== Segment start ==

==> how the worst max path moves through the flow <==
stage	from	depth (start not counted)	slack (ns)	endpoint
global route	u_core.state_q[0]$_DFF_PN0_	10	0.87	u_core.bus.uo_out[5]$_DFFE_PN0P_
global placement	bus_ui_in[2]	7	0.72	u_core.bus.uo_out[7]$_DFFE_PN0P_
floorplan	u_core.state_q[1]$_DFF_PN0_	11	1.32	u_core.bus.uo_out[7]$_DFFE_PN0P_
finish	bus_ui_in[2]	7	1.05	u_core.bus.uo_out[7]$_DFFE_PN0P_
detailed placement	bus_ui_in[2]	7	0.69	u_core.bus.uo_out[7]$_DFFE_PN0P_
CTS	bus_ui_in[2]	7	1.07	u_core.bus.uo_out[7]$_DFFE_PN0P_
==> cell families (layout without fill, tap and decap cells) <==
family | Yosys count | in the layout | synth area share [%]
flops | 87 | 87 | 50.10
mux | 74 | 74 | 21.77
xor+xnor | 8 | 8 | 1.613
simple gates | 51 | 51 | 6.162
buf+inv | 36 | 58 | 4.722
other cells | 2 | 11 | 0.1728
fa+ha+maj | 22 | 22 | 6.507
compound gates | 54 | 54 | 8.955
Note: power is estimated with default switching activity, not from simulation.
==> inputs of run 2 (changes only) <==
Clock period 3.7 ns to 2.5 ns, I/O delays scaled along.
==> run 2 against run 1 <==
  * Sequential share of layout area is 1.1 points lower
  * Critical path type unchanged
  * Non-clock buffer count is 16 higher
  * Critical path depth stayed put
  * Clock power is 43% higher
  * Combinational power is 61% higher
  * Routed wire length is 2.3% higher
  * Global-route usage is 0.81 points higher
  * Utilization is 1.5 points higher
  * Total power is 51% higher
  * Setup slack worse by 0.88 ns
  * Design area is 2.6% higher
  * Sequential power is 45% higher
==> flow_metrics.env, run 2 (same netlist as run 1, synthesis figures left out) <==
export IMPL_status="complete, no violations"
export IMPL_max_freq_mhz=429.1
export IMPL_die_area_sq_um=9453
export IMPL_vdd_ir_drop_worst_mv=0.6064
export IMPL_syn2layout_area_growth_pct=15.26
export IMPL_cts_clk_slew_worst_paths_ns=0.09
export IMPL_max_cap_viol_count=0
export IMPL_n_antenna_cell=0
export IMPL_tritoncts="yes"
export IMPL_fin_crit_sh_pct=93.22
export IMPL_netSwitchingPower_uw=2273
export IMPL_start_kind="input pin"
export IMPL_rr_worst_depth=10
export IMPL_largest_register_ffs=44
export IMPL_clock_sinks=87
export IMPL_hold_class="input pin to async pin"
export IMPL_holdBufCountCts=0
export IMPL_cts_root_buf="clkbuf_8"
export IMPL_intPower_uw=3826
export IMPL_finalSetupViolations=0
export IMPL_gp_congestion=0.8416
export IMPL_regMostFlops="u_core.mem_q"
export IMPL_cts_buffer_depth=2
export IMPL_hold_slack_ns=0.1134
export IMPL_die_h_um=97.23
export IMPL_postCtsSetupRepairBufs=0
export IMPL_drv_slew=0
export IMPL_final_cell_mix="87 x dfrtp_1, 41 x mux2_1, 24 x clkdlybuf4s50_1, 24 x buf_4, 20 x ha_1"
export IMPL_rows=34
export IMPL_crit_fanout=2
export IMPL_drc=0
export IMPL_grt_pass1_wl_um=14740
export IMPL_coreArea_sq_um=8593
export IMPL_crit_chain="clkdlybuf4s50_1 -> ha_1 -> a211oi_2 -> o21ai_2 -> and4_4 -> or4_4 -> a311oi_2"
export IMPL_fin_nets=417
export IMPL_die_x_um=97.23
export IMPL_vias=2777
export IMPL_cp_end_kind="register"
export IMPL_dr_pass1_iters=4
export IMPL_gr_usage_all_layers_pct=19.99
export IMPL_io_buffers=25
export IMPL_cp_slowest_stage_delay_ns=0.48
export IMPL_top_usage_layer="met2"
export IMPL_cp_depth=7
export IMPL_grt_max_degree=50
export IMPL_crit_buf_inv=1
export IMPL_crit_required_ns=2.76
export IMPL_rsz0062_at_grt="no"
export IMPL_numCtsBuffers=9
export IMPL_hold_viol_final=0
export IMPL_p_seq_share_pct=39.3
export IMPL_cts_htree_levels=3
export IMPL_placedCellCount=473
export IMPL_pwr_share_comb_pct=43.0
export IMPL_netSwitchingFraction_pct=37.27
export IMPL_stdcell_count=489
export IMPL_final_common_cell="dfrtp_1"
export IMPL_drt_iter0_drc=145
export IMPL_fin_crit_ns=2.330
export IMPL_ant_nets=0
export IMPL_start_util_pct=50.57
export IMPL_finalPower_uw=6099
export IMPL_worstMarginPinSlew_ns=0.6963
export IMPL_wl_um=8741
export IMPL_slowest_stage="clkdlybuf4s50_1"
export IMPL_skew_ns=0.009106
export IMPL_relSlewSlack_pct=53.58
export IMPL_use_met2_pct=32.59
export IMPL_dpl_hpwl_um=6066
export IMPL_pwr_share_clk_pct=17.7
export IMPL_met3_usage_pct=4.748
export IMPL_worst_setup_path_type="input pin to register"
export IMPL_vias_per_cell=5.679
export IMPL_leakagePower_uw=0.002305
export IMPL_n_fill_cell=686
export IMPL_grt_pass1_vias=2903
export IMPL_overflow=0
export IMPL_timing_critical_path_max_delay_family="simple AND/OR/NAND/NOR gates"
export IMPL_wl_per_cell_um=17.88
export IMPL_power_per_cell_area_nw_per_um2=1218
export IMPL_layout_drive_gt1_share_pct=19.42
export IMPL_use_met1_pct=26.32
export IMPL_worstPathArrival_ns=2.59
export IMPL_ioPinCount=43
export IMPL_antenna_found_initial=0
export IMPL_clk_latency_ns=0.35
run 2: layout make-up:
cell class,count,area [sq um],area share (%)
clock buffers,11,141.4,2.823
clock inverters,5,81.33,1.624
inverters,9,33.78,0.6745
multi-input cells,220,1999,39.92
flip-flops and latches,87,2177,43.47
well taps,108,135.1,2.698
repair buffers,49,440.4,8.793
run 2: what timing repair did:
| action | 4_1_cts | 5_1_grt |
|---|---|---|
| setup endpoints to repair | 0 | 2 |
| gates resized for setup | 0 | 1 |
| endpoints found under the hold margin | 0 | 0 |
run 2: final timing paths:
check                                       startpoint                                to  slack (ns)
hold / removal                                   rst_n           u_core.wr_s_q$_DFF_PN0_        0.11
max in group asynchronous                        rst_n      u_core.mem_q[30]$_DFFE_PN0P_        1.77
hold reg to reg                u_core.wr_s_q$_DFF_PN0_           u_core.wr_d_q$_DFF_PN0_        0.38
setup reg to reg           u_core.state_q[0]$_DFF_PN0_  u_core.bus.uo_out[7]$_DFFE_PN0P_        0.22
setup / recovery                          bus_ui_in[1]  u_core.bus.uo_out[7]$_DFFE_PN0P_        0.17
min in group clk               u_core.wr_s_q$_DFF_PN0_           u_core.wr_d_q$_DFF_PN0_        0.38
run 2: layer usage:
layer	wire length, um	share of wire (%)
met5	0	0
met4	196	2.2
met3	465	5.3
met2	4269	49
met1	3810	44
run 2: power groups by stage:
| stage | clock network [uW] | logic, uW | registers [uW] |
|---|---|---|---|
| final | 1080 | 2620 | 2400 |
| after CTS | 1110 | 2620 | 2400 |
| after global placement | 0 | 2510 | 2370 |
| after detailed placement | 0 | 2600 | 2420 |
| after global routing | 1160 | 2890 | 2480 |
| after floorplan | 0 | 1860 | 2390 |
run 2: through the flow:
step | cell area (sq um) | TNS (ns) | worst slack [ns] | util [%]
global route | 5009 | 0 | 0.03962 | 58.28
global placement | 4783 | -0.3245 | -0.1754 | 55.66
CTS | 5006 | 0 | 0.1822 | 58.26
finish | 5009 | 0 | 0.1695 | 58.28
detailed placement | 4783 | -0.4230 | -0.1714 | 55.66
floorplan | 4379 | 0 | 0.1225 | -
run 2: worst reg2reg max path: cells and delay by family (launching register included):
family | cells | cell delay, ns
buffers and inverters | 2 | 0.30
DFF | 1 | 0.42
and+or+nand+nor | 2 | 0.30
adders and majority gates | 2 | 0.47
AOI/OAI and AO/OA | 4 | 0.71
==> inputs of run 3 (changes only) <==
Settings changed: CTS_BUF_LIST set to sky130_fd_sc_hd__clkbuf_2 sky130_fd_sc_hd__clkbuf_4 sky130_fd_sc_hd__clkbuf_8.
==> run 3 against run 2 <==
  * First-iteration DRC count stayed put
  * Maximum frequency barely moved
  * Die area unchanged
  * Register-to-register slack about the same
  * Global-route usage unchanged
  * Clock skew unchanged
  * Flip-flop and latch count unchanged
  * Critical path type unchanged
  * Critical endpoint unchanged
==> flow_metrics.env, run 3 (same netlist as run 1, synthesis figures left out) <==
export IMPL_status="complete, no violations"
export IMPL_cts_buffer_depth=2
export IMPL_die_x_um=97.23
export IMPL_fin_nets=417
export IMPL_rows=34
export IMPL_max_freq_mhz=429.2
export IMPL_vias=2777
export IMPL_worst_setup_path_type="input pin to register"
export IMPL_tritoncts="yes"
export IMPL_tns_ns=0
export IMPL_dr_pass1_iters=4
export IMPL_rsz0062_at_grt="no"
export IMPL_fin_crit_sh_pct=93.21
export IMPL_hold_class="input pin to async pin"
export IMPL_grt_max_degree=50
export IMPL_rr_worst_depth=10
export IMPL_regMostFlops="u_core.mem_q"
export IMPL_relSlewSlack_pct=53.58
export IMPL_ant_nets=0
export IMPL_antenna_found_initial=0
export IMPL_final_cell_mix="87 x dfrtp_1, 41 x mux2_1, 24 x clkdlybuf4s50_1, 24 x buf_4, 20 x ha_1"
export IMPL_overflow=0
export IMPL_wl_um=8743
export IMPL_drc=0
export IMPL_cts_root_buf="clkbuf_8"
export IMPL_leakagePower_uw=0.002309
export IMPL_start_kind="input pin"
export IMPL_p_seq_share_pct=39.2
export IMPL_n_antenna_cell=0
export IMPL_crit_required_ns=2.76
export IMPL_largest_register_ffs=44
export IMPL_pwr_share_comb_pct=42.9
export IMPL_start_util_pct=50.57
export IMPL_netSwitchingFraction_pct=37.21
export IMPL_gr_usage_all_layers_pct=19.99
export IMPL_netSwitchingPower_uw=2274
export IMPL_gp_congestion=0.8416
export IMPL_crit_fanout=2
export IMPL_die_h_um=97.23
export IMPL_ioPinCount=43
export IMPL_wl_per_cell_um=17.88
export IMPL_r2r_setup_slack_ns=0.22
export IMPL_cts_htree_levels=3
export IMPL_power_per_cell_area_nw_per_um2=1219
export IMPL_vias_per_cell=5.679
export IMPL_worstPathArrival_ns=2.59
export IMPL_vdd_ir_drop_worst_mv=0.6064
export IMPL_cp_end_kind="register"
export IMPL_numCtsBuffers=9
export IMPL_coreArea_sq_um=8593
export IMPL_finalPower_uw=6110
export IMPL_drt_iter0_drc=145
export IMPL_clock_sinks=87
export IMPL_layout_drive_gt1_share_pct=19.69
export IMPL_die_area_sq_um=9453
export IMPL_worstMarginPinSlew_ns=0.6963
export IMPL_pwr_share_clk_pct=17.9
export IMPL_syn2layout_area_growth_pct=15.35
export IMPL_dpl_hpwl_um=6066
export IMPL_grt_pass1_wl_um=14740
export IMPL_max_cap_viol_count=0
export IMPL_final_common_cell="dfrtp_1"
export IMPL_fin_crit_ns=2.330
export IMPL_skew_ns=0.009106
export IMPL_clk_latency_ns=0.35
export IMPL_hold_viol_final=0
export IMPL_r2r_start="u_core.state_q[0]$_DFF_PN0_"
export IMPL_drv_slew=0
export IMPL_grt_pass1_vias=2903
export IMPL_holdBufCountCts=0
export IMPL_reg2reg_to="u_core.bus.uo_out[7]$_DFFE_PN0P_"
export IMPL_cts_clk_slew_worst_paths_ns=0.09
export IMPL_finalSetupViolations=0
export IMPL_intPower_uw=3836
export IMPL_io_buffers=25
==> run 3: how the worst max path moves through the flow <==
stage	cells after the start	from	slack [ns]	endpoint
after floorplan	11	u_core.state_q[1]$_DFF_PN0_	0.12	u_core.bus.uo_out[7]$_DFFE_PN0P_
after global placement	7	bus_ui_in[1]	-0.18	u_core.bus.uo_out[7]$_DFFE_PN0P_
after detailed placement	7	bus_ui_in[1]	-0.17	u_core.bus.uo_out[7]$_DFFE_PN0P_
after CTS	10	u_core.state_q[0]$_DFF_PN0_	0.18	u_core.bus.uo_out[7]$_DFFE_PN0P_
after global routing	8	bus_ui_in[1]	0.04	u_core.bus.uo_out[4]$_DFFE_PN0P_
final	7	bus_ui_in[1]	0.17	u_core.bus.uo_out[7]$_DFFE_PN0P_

== Segment end ==
== Segment start ==

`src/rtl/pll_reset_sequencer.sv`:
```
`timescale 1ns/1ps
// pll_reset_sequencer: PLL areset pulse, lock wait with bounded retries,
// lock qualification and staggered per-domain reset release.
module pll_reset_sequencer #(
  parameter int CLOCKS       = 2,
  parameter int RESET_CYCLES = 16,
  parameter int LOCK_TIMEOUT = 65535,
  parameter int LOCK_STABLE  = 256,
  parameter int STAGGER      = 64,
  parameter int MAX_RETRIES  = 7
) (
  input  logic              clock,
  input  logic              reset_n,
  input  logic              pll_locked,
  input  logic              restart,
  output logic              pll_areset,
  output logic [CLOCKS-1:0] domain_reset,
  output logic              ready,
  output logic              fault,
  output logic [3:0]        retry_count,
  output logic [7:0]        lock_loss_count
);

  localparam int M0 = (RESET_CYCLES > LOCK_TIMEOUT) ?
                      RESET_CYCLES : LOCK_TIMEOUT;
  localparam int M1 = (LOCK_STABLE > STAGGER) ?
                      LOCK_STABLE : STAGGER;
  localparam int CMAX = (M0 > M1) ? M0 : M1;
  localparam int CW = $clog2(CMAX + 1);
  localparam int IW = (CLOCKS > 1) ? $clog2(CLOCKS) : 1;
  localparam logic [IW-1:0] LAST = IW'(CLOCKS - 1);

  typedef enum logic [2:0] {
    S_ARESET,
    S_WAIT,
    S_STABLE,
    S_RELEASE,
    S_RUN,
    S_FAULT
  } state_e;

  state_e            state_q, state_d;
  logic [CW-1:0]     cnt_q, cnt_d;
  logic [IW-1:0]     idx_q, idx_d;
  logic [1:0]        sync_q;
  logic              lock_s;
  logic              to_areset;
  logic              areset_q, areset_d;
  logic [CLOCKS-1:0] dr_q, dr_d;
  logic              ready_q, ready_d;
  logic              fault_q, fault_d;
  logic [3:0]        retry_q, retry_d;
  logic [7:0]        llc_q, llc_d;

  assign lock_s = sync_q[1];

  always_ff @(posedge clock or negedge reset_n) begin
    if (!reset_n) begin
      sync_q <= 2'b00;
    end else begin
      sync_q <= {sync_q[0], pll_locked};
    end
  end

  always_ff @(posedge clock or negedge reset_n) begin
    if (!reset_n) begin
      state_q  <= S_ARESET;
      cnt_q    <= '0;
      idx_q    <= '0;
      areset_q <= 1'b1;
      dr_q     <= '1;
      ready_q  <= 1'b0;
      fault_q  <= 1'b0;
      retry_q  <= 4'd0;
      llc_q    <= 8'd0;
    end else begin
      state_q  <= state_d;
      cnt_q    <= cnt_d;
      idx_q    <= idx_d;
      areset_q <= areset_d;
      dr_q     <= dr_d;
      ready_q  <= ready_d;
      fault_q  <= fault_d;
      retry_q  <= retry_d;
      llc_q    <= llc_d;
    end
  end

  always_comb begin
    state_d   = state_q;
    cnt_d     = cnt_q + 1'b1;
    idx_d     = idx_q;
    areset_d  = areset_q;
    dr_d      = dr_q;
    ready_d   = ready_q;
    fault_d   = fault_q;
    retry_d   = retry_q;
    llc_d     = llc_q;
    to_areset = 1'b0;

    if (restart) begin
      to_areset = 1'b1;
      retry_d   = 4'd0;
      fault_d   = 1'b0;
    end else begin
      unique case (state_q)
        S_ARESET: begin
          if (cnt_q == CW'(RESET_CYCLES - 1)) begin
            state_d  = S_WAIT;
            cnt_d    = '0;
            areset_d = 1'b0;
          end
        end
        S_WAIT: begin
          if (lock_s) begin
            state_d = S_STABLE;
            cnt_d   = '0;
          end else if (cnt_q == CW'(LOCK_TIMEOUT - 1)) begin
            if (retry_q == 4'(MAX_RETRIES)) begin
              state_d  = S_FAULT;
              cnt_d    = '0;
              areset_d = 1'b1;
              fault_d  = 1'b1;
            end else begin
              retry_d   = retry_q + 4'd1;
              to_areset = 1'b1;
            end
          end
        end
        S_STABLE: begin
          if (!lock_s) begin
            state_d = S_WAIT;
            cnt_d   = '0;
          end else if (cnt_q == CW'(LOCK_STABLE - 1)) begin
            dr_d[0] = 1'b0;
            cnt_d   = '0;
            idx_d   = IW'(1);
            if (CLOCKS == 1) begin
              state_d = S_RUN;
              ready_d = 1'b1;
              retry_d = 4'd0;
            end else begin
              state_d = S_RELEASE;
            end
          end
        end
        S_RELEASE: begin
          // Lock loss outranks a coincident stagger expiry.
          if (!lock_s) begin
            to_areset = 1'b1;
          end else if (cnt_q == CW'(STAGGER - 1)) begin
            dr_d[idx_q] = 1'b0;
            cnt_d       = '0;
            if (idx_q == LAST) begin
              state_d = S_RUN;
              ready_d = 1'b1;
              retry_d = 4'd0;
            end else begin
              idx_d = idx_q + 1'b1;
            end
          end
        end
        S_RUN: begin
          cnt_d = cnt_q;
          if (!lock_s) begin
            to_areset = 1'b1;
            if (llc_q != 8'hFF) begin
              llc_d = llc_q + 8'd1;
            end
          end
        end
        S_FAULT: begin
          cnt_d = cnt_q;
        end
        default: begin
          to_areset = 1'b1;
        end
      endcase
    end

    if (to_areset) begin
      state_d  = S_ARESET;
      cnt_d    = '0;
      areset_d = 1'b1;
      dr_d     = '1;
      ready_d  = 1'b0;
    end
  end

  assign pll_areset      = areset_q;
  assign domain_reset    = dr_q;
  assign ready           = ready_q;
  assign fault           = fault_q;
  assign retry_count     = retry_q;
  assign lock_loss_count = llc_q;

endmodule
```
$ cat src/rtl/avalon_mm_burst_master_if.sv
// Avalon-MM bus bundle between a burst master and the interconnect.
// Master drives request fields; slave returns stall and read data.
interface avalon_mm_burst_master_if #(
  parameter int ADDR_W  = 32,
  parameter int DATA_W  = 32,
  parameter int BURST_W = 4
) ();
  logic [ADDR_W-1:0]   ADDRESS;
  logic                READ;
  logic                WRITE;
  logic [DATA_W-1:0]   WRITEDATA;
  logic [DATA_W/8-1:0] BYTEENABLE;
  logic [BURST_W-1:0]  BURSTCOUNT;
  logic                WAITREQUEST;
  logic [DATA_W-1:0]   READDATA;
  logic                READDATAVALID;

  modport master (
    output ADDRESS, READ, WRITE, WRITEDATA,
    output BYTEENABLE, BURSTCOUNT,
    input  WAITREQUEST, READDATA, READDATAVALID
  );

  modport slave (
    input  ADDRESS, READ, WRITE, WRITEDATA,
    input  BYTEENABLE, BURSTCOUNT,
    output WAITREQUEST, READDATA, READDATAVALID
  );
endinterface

== Segment end ==

- **EXERCISE AIM**:
Wherever a line of the data holds "length", copy that line.

- **SOLUTION TO THIS PROBLEM**:
  * Routed wire length is 2.3% higher
layer	wire length, um	share of wire (%)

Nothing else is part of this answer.